> **INSTRUCTIONS TO FOLLOW**:
Word for word, transcribe the data below from the line with "export IMPL_gp_routability_congestion=0.771" to the line with "32 | 5.46 |", keeping both of those lines.

> **SOURCE MATERIAL**:
**src/rtl/usb_dma_arbiter.sv**
```systemverilog
// Two-port DMA arbiter sharing one 16-bit synchronous memory between USB cores.
// Grants at most one access per clock; each port runs its own IDLE/RDWAIT/ACK FSM.
module usb_dma_arbiter #(
  parameter int AW    = 15,
  parameter bit PRIO0 = 1'b0
) (
  input  logic          clk,
  input  logic          reset,
  input  logic          reqr0,
  input  logic          reqr1,
  input  logic          reqw0,
  input  logic          reqw1,
  input  logic [15:0]   dma0,
  input  logic [15:0]   dma1,
  input  logic [15:0]   dout0,
  input  logic [15:0]   dout1,
  output logic          ack0,
  output logic          ack1,
  output logic [15:0]   din0,
  output logic [15:0]   din1,
  output logic [AW-1:0] mem_addr,
  output logic          mem_rd,
  output logic          mem_wr,
  output logic [15:0]   mem_wdata,
  input  logic [15:0]   mem_rdata
);

  typedef enum logic [1:0] {
    IDLE   = 2'd0,
    RDWAIT = 2'd1,
    ACK    = 2'd2
  } portState_e;

  logic [1:0]    reqr, reqw, elig, grant;
  logic [15:0]   dma [2];
  logic [15:0]   dout [2];
  portState_e    state_q [2];
  portState_e    state_d [2];
  logic [15:0]   din_q [2];
  logic [15:0]   din_d [2];
  logic          rrPtr_q, rrPtr_d;
  logic [AW-1:0] addr_q;
  logic [15:0]   wdata_q;
  logic          anyGrant, sel;
  logic          unusedDma;

  assign reqr    = {reqr1, reqr0};
  assign reqw    = {reqw1, reqw0};
  assign dma[0]  = dma0;
  assign dma[1]  = dma1;
  assign dout[0] = dout0;
  assign dout[1] = dout1;

  // Byte-lane bit and any bits above AW are intentionally dropped from the address.
  assign unusedDma = ^{dma[0], dma[1]};

  // rrPtr_q set means port 1 wins the next tie.
  always_comb begin
    for (int i = 0; i < 2; i++) begin
      elig[i] = (state_q[i] == IDLE) && (reqr[i] || reqw[i]);
    end
    grant[0] = elig[0] && (!elig[1] || PRIO0 || !rrPtr_q);
    grant[1] = elig[1] && !grant[0];
  end

  assign anyGrant  = |grant;
  assign sel       = grant[1];
  assign mem_wr    = anyGrant & reqw[sel];
  assign mem_rd    = anyGrant & reqr[sel] & ~reqw[sel];
  assign mem_addr  = anyGrant ? dma[sel][AW:1] : addr_q;
  assign mem_wdata = anyGrant ? dout[sel] : wdata_q;

  always_comb begin
    rrPtr_d = rrPtr_q;
    if (grant[0]) begin
      rrPtr_d = 1'b1;
    end else if (grant[1]) begin
      rrPtr_d = 1'b0;
    end
    for (int i = 0; i < 2; i++) begin
      state_d[i] = state_q[i];
      din_d[i]   = din_q[i];
      case (state_q[i])
        IDLE: begin
          if (grant[i]) begin
            state_d[i] = reqw[i] ? ACK : RDWAIT;
          end
        end
        RDWAIT: begin
          din_d[i]   = mem_rdata;
          state_d[i] = ACK;
        end
        ACK:     state_d[i] = IDLE;
        default: state_d[i] = IDLE;
      endcase
    end
  end

  always_ff @(posedge clk) begin
    if (!reset) begin
      for (int i = 0; i < 2; i++) begin
        state_q[i] <= IDLE;
        din_q[i]   <= 16'h0000;
      end
      rrPtr_q <= 1'b0;
      addr_q  <= '0;
      wdata_q <= 16'h0000;
    end else begin
      for (int i = 0; i < 2; i++) begin
        state_q[i] <= state_d[i];
        din_q[i]   <= din_d[i];
      end
      rrPtr_q <= rrPtr_d;
      addr_q  <= mem_addr;
      wdata_q <= mem_wdata;
    end
  end

  assign ack0 = (state_q[0] == ACK);
  assign ack1 = (state_q[1] == ACK);
  assign din0 = din_q[0];
  assign din1 = din_q[1];

endmodule

```
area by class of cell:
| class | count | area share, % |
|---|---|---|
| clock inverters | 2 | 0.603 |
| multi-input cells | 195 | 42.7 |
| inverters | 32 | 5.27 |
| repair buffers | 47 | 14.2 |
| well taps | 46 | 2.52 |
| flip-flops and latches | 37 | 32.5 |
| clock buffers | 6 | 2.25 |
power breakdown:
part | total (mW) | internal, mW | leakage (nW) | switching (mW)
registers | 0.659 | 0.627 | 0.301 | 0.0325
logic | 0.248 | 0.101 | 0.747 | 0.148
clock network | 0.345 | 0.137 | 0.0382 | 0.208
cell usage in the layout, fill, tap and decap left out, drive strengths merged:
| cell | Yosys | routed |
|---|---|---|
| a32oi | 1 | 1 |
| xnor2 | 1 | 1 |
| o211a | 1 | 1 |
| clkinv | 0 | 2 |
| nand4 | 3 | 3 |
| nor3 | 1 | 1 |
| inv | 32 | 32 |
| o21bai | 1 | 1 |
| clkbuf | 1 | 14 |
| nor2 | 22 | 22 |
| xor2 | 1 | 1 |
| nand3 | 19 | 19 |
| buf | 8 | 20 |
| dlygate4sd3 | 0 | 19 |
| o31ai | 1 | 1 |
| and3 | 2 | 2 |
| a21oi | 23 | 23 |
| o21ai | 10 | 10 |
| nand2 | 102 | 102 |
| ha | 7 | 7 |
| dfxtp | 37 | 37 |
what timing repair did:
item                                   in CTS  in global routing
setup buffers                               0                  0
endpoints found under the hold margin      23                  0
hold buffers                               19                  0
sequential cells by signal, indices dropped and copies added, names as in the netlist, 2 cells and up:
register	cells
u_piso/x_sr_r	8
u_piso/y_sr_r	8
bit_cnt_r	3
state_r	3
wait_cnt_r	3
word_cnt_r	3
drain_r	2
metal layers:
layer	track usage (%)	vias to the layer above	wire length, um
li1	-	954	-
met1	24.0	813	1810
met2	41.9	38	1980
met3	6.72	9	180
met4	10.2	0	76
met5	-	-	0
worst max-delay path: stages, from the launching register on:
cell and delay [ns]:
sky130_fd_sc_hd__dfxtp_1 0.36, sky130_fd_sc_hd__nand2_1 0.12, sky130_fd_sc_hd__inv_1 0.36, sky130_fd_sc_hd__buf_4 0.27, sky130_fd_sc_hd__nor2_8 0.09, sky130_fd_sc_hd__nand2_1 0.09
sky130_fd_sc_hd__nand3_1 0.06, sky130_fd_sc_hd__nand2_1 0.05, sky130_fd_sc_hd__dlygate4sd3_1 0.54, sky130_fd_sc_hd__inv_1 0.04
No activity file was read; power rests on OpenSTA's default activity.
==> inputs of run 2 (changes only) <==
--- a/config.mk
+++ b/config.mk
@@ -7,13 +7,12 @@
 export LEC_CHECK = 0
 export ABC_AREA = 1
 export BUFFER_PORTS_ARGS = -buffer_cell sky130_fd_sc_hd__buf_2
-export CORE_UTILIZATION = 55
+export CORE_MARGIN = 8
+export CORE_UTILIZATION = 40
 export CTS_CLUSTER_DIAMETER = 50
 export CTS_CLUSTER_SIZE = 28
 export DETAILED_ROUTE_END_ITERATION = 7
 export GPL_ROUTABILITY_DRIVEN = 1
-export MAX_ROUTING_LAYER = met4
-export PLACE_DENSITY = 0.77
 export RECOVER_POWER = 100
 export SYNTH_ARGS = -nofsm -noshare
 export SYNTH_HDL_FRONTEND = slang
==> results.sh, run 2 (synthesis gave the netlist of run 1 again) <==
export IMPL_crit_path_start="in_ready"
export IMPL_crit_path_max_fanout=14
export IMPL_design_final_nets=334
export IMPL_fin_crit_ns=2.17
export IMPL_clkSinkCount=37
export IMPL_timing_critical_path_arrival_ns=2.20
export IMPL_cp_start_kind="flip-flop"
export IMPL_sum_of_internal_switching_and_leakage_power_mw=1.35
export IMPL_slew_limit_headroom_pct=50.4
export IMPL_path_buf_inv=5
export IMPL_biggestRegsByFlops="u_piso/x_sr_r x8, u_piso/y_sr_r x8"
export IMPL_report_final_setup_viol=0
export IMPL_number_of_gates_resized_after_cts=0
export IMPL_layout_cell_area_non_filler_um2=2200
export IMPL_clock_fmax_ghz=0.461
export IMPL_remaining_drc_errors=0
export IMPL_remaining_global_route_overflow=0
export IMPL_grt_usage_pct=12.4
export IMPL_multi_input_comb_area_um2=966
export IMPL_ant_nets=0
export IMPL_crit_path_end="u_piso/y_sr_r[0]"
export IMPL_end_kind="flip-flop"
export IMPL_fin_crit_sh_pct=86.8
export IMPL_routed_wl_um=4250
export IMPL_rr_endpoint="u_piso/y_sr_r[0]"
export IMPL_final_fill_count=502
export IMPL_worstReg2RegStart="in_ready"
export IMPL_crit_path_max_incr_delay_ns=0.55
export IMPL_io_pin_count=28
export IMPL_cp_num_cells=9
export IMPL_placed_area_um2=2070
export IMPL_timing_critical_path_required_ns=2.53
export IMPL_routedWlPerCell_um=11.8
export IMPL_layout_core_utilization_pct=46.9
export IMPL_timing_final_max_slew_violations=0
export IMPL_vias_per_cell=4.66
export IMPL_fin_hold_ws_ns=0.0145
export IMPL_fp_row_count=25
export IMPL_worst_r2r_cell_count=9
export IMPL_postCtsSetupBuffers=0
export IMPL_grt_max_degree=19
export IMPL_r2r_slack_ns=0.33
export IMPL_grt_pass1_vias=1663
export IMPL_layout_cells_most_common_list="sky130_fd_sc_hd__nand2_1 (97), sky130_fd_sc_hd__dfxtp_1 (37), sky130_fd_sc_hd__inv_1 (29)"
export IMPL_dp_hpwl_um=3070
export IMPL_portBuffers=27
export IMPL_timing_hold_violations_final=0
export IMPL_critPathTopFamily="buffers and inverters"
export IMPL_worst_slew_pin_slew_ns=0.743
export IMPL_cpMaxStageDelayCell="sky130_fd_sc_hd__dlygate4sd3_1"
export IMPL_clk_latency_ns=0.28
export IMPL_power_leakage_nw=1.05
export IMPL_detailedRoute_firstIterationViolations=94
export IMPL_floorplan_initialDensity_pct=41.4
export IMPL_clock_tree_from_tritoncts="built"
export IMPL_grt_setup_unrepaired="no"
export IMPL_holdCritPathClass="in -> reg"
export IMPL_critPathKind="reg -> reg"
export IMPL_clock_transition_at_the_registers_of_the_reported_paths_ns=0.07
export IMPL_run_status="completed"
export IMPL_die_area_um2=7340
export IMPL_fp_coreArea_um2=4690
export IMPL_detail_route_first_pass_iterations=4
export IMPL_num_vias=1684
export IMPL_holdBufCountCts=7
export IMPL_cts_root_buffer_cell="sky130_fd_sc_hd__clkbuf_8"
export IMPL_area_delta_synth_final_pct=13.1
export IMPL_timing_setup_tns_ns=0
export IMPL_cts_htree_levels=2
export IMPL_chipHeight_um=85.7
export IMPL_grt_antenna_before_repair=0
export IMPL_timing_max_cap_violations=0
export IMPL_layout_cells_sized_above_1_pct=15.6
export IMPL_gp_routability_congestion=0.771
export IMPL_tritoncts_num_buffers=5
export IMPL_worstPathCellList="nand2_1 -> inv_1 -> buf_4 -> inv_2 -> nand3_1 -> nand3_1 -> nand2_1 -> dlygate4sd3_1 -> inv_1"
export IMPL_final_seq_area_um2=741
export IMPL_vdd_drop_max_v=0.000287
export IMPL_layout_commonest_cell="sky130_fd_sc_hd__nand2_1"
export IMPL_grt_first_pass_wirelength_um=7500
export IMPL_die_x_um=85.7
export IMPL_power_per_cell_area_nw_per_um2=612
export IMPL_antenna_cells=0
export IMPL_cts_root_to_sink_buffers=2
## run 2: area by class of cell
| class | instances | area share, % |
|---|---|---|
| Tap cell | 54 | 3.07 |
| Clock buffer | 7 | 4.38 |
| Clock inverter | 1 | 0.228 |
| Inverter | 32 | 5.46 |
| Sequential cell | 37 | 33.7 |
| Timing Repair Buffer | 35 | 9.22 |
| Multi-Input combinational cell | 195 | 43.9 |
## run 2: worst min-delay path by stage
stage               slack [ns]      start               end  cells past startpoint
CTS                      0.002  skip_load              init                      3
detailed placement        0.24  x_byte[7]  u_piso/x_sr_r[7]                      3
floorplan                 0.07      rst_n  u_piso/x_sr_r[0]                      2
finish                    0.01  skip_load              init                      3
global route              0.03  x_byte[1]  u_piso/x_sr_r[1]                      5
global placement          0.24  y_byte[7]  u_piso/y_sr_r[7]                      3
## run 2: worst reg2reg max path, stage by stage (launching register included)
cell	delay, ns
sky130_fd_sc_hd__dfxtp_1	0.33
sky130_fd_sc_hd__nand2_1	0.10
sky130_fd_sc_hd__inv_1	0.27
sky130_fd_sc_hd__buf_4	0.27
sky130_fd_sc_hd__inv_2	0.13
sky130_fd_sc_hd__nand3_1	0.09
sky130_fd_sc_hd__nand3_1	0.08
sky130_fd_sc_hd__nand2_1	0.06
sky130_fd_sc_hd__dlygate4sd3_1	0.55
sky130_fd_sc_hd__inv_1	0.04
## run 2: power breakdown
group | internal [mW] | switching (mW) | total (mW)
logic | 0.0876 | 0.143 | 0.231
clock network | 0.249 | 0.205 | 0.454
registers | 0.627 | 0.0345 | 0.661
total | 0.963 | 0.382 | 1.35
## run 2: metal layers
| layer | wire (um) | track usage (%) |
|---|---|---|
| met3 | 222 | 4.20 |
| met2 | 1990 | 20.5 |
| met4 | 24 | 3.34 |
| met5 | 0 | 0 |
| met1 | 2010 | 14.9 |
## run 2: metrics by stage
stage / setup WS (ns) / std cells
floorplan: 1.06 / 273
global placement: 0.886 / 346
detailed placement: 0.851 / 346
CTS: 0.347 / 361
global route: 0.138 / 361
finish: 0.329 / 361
<file path="config.mk">
export PLATFORM = sky130hd
export DESIGN_NAME = fx3_bus_in_ctrl
export DESIGN_NICKNAME = d
export VERILOG_FILES = /design/src/rtl/fx3_bus_in_ctrl.sv
export SDC_FILE = /design/constraint.sdc
export NUM_CORES = 1
export LEC_CHECK = 0
export CORE_MARGIN = 2
export CORE_UTILIZATION = 40
export DETAILED_ROUTE_END_ITERATION = 8
export PLACE_DENSITY_LB_ADDON = 0.1
export SLEW_MARGIN = 25
export SYNTH_ARGS = -nofsm -noshare
export SYNTH_HDL_FRONTEND = slang
export SYNTH_SLANG_ARGS = --single-unit
</file>
<file path="constraint.sdc">
create_clock -name clk -period 3.01 [get_ports clk]
set_clock_uncertainty 0.1 [all_clocks]
set_input_delay 0.602 -clock clk [delete_from_list [all_inputs] [get_ports clk]]
set_output_delay 0.602 -clock clk [all_outputs]
set_load 0.1 [all_outputs]
</file>
<file path="src/rtl/fx3_bus_in_ctrl.sv">
// FX3 inbound read sequencer: probes two DMA sockets round-robin, waits out flag latency,
// then grants the in path one packet at a time and counts completed packets.
module fx3_bus_in_ctrl #(
  parameter int unsigned ADDR_SETTLE = 3,
  parameter int unsigned TIMEOUT     = 65535
) (
  input  logic        clk,
  input  logic        rst_n,
  input  logic        i_enable,
  input  logic        i_dma_ready,
  input  logic [23:0] i_packet_size,
  output logic        o_socket_addr,
  output logic        o_in_path_enable,
  output logic        o_read_flow_cntrl,
  output logic [23:0] o_packet_size,
  input  logic        i_in_path_busy,
  input  logic        i_in_path_finished,
  output logic        o_busy,
  output logic [31:0] o_packet_count,
  output logic        o_timeout
);

  localparam logic [3:0]  SETTLE_LOAD = 4'(ADDR_SETTLE - 1);
  localparam logic [16:0] TIMEOUT_L   = 17'(TIMEOUT);

  typedef enum logic [2:0] {
    ST_IDLE       = 3'd0,
    ST_ADDR_SETUP = 3'd1,
    ST_CHECK      = 3'd2,
    ST_READ       = 3'd3,
    ST_RELEASE    = 3'd4
  } state_t;

  function automatic logic [15:0] sat_inc16(input logic [15:0] value);
    if (value == 16'hFFFF) begin
      return value;
    end else begin
      return value + 16'd1;
    end
  endfunction

  state_t      state_r;
  state_t      state_nxt_s;
  logic        socket_addr_r;
  logic        socket_addr_nxt_s;
  logic        next_socket_r;
  logic        next_socket_nxt_s;
  logic [3:0]  settle_r;
  logic [3:0]  settle_nxt_s;
  logic [15:0] timeout_cnt_r;
  logic [15:0] timeout_cnt_nxt_s;
  logic        timeout_r;
  logic        timeout_nxt_s;
  logic [23:0] packet_size_r;
  logic [23:0] packet_size_nxt_s;
  logic [31:0] packet_count_r;
  logic [31:0] packet_count_nxt_s;
  logic        in_path_enable_r;
  logic        read_flow_cntrl_r;
  logic        busy_r;
  logic        rdy_meta_r;
  logic        rdy_sync_r;

  // Two-flop synchroniser for the asynchronous FX3 DMA flag
  always_ff @(posedge clk) begin
    if (!rst_n) begin
      rdy_meta_r <= 1'b0;
      rdy_sync_r <= 1'b0;
    end else begin
      rdy_meta_r <= i_dma_ready;
      rdy_sync_r <= rdy_meta_r;
    end
  end

  // Next-state and datapath next values for the sequencer
  always_comb begin
    state_nxt_s        = state_r;
    socket_addr_nxt_s  = socket_addr_r;
    next_socket_nxt_s  = next_socket_r;
    settle_nxt_s       = settle_r;
    timeout_cnt_nxt_s  = timeout_cnt_r;
    timeout_nxt_s      = timeout_r;
    packet_size_nxt_s  = packet_size_r;
    packet_count_nxt_s = packet_count_r;
    case (state_r)
      ST_IDLE: begin
        if (i_enable) begin
          state_nxt_s       = ST_ADDR_SETUP;
          socket_addr_nxt_s = next_socket_r;
          settle_nxt_s      = SETTLE_LOAD;
        end else begin
          state_nxt_s = ST_IDLE;
        end
      end
      ST_ADDR_SETUP: begin
        if (settle_r == 4'd0) begin
          state_nxt_s = ST_CHECK;
        end else begin
          settle_nxt_s = settle_r - 4'd1;
        end
      end
      ST_CHECK: begin
        if (!i_enable) begin
          state_nxt_s = ST_IDLE;
        end else if (rdy_sync_r) begin
          state_nxt_s       = ST_READ;
          packet_size_nxt_s = i_packet_size;
          timeout_cnt_nxt_s = 16'd0;
          if (TIMEOUT_L <= 17'd1) begin
            timeout_nxt_s = 1'b1;
          end else begin
            timeout_nxt_s = timeout_r;
          end
        end else begin
          // Socket not ready: probe the other one so neither can starve
          state_nxt_s       = ST_ADDR_SETUP;
          socket_addr_nxt_s = ~socket_addr_r;
          settle_nxt_s      = SETTLE_LOAD;
        end
      end
      ST_READ: begin
        timeout_cnt_nxt_s = sat_inc16(timeout_cnt_r);
        if (i_in_path_finished) begin
          state_nxt_s        = ST_RELEASE;
          packet_count_nxt_s = packet_count_r + 32'd1;
          next_socket_nxt_s  = ~socket_addr_r;
        end else if (({1'b0, timeout_cnt_r} + 17'd2) >= TIMEOUT_L) begin
          // Counter holds completed READ cycles; the flag is raised so it shows
          // during the TIMEOUT-th READ cycle itself
          timeout_nxt_s = 1'b1;
        end else begin
          timeout_nxt_s = timeout_r;
        end
      end
      ST_RELEASE: begin
        if (!i_in_path_finished && !i_in_path_busy) begin
          if (i_enable) begin
            state_nxt_s       = ST_ADDR_SETUP;
            socket_addr_nxt_s = next_socket_r;
            settle_nxt_s      = SETTLE_LOAD;
          end else begin
            state_nxt_s = ST_IDLE;
          end
        end else begin
          state_nxt_s = ST_RELEASE;
        end
      end
      default: begin
        state_nxt_s = ST_IDLE;
      end
    endcase
  end

  // State, datapath and registered output updates
  always_ff @(posedge clk) begin
    if (!rst_n) begin
      state_r           <= ST_IDLE;
      socket_addr_r     <= 1'b0;
      next_socket_r     <= 1'b0;
      settle_r          <= 4'd0;
      timeout_cnt_r     <= 16'd0;
      timeout_r         <= 1'b0;
      packet_size_r     <= 24'd0;
      packet_count_r    <= 32'd0;
      in_path_enable_r  <= 1'b0;
      read_flow_cntrl_r <= 1'b0;
      busy_r            <= 1'b0;
    end else begin
      state_r           <= state_nxt_s;
      socket_addr_r     <= socket_addr_nxt_s;
      next_socket_r     <= next_socket_nxt_s;
      settle_r          <= settle_nxt_s;
      timeout_cnt_r     <= timeout_cnt_nxt_s;
      timeout_r         <= timeout_nxt_s;
      packet_size_r     <= packet_size_nxt_s;
      packet_count_r    <= packet_count_nxt_s;
      in_path_enable_r  <= (state_nxt_s == ST_READ);
      read_flow_cntrl_r <= (state_nxt_s == ST_READ);
      busy_r            <= (state_nxt_s != ST_IDLE);
    end
  end

  assign o_socket_addr     = socket_addr_r;
  assign o_in_path_enable  = in_path_enable_r;
  assign o_read_flow_cntrl = read_flow_cntrl_r;
  assign o_packet_size     = packet_size_r;
  assign o_busy            = busy_r;
  assign o_packet_count    = packet_count_r;
  assign o_timeout         = timeout_r;

endmodule

</file>
### config.mk
export PLATFORM = sky130hd
export DESIGN_NAME = mux2_arb
export DESIGN_NICKNAME = d
export VERILOG_FILES = /design/src/rtl/mux2_arb.sv
export SDC_FILE = /design/constraint.sdc
export NUM_CORES = 1
export LEC_CHECK = 0
export ABC_AREA = 1
export BUFFER_PORTS_ARGS = -buffer_cell sky130_fd_sc_hd__buf_2
export CAP_MARGIN = 10
export CORE_UTILIZATION = 58
export CTS_BUF_LIST = sky130_fd_sc_hd__clkbuf_8
export DETAILED_ROUTE_END_ITERATION = 8
export PLACE_DENSITY = 0.79
export SETUP_SLACK_MARGIN = 0.15
export SLEW_MARGIN = 5
export SYNTH_ARGS = -nofsm -noshare
export SYNTH_HDL_FRONTEND = slang
export SYNTH_SLANG_ARGS = --single-unit
export TNS_END_PERCENT = 50
### constraint.sdc
create_clock -name clk -period 1.5 [get_ports clk]
set_clock_uncertainty 0.15 [all_clocks]
set_input_delay 0.45 -clock clk [delete_from_list [all_inputs] [get_ports clk]]
set_output_delay 0.45 -clock clk [all_outputs]
set_load 0.01 [all_outputs]
$ cat config.mk
export PLATFORM = sky130hd
export DESIGN_NAME = ssd_scan_ctrl
export DESIGN_NICKNAME = d
export VERILOG_FILES = /design/src/rtl/ssd_pkg.sv /design/src/rtl/ssd_hex_decode.sv /design/src/rtl/ssd_scan_ctrl.sv
export SDC_FILE = /design/constraint.sdc
export NUM_CORES = 1
export LEC_CHECK = 0
export ABC_CLOCK_PERIOD_IN_PS = 2540
export BUFFER_PORTS_ARGS = -buffer_cell sky130_fd_sc_hd__buf_2
export CELL_PAD_IN_SITES_DETAIL_PLACEMENT = 1
export CELL_PAD_IN_SITES_GLOBAL_PLACEMENT = 1
export CORE_ASPECT_RATIO = 1.1
export CORE_UTILIZATION = 47
export DETAILED_ROUTE_END_ITERATION = 10
export GPL_TIMING_DRIVEN = 0
export PLACE_DENSITY = 0.76
export SYNTH_ARGS = -nofsm -noshare
export SYNTH_HDL_FRONTEND = slang
export SYNTH_SLANG_ARGS = --single-unit
$ cat constraint.sdc
create_clock -name clk -period 2.54 [get_ports clk]
set_clock_uncertainty 0.1 [all_clocks]
set_input_delay 0.254 -clock clk [delete_from_list [all_inputs] [get_ports clk]]
set_output_delay 0.254 -clock clk [all_outputs]
set_load 0.01 [all_outputs]
$ cat src/rtl/rr_port_arb5_pkg.sv
// Shared definitions for the five-port packet-locked round-robin arbiter.
// Holds the requester count, id width, FSM encoding and pointer arithmetic.
package rr_port_arb5_pkg;

    localparam int N_REQ             = 5;
    localparam int ID_W              = 3;
    localparam int MAX_BEATS_DEFAULT = 16;

    typedef enum logic {
        IDLE = 1'b0,
        BUSY = 1'b1
    } arbState_t;

    // Requester index after id, wrapping 4 back to 0.
    function automatic logic [ID_W-1:0] nextPtr(input logic [ID_W-1:0] id);
        return (id >= ID_W'(N_REQ - 1)) ? '0 : id + ID_W'(1);
    endfunction

endpackage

> **RESPONSE**:
export IMPL_gp_routability_congestion=0.771
export IMPL_tritoncts_num_buffers=5
export IMPL_worstPathCellList="nand2_1 -> inv_1 -> buf_4 -> inv_2 -> nand3_1 -> nand3_1 -> nand2_1 -> dlygate4sd3_1 -> inv_1"
export IMPL_final_seq_area_um2=741
export IMPL_vdd_drop_max_v=0.000287
export IMPL_layout_commonest_cell="sky130_fd_sc_hd__nand2_1"
export IMPL_grt_first_pass_wirelength_um=7500
export IMPL_die_x_um=85.7
export IMPL_power_per_cell_area_nw_per_um2=612
export IMPL_antenna_cells=0
export IMPL_cts_root_to_sink_buffers=2
## run 2: area by class of cell
| class | instances | area share, % |
|---|---|---|
| Tap cell | 54 | 3.07 |
| Clock buffer | 7 | 4.38 |
| Clock inverter | 1 | 0.228 |
| Inverter | 32 | 5.46 |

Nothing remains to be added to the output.